Cells containing the plasmids described were grown overnight in 3
ml of LB supplemented with L-arabinose (0.2% w/w/), IPTG (1 mM),
and erythromycin (450 .mu.M) at 34.degree. C. in a rotating drum. A
sample of that culture was diluted 1:1 into water and prepared for
sequencing as described in the materials and methods. New spacer
origin was determined as described in the materials and
methods.
Example V
Embodiments
[0074] Aspects of the present disclosure are directed to a method
of altering a cell including providing the cell with one or more
nucleic acid sequences encoding a Cas1 protein and/or a Cas2
protein of a CRISPR adaptation system, providing the cell with a
CRISPR array nucleic acid sequence including a leader sequence and
at least one repeat sequence, wherein the CRISPR array nucleic acid
sequence is within genomic DNA of the cell or on a plasmid,
providing the cell with one or more retron systems which are used
to produce protospacer DNA sequences to be introduced into the
CRISPR array, wherein the cell expresses the Cast protein and/or
the Cas2 protein, wherein the retron system produces the
protospacer DNA sequence, and wherein the protospacer DNA sequence
is processed and a spacer sequence is inserted into the CRISPR
array nucleic acid sequence.
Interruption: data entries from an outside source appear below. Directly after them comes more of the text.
Context: an optimization exercise on an open-source flow, tuned for small area, a short achievable clock period and few clock cycles per item. The choices shown serve that exercise and are no tape-out recipe.
No functional check of the RTL was part of this run.

===== design/flow/config.mk =====
export PLATFORM = sky130hd
export DESIGN_NAME = wt_sine
export DESIGN_NICKNAME = wt_sine
export VERILOG_FILES = /design/flow/design.v
export SDC_FILE = /design/flow/constraint.sdc
export NUM_CORES = 4
export LEC_CHECK = 0
export CAP_MARGIN = 20
export CORE_MARGIN = 2
export CORE_UTILIZATION = 25
export PLACE_DENSITY = 0.35
export SLEW_MARGIN = 20
export SYNTH_MEMORY_MAX_BITS = 65536

===== design/flow/constraint.sdc =====
create_clock -name core_clock -period 100.0 [get_ports {clk}]
set_input_delay 20.0000 -clock core_clock [delete_from_list [all_inputs] [get_ports {clk}]]
set_output_delay 20.0000 -clock core_clock [all_outputs]
set_load 0.01 [all_outputs]

===== design/flow/design.v =====
module fp_add (
  input  [31:0] a,
  input  [31:0] b,
  output [31:0] y
);
  wire [7:0]  ea_f = a[30:23];
  wire [7:0]  eb_f = b[30:23];
  wire [7:0]  ea   = (ea_f == 8'd0) ? 8'd1 : ea_f;
  wire [7:0]  eb   = (eb_f == 8'd0) ? 8'd1 : eb_f;
  wire [23:0] ma   = {ea_f != 8'd0, a[22:0]};
  wire [23:0] mb   = {eb_f != 8'd0, b[22:0]};
  wire        a_big = {ea, ma} >= {eb, mb};
  wire        s_l = a_big ? a[31] : b[31];
  wire        s_s = a_big ? b[31] : a[31];
  wire [7:0]  e_l = a_big ? ea : eb;
  wire [7:0]  e_s = a_big ? eb : ea;
  wire [23:0] m_l = a_big ? ma : mb;
  wire [23:0] m_s = a_big ? mb : ma;
  wire [7:0]  d   = e_l - e_s;
  wire [26:0] ms_x = {m_s, 3'b000};
  reg  [26:0] ms_al;
  reg  [26:0] lost;
  always @* begin
    lost = 27'd0;
    if (d >= 8'd27) begin
      ms_al = {26'd0, |m_s};
    end else begin
      lost  = ms_x & ~({27{1'b1}} << d);
      ms_al = ms_x >> d;
      ms_al[0] = ms_al[0] | (|lost);
    end
  end
  wire [27:0] sum = (s_l == s_s) ? ({1'b0, m_l, 3'b000} + {1'b0, ms_al})
                                 : ({1'b0, m_l, 3'b000} - {1'b0, ms_al});
  wire [26:0] v  = sum[27] ? {sum[27:2], sum[1] | sum[0]} : sum[26:0];
  wire [8:0]  e1 = sum[27] ? {1'b0, e_l} + 9'd1 : {1'b0, e_l};
  integer i;
  reg [4:0] lz;
  always @* begin
    lz = 5'd27;
    for (i = 0; i < 27; i = i + 1)
      if (v[i]) lz = 26 - i;
  end
  wire [8:0]  lim = e1 - 9'd1;
  wire [8:0]  k   = ({4'd0, lz} < lim) ? {4'd0, lz} : lim;
  wire [26:0] v2  = v << k;
  wire [8:0]  e2  = e1 - k;
  wire [23:0] m  = v2[26:3];
  wire        g  = v2[2];
  wire        rs = v2[1] | v2[0];
  wire        up = g & (rs | m[0]);
  wire [24:0] mr = {1'b0, m} + {24'd0, up};
  wire [8:0]  e_out = mr[24] ? e2 + 9'd1 : (mr[23] ? e2 : 9'd0);
  wire [22:0] m_out = mr[24] ? mr[23:1] : mr[22:0];
  wire        zero  = (v == 27'd0);
  assign y = zero ? {s_l & s_s, 31'd0} : {s_l, e_out[7:0], m_out};
endmodule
According to one aspect, the
protospacer is a defined synthetic DNA. According to one aspect,
the protospacer sequence includes a modified "AAG" protospacer
adjacent motif (PAM). According to one aspect, the nucleic acid
sequence encoding the Cas1 protein and/or a Cas2 protein is
provided to the cell within a vector. According to one aspect, the
retron system is provided to the cell within a vector. According to
one aspect, the cell is a prokaryotic or a eukaryotic cell.
According to one aspect, the nucleic acid sequence encoding the
Cas1 protein and/or a Cas2 protein comprises inducible promoters
for induction of expression of the Cas1 and/or Cas2 protein.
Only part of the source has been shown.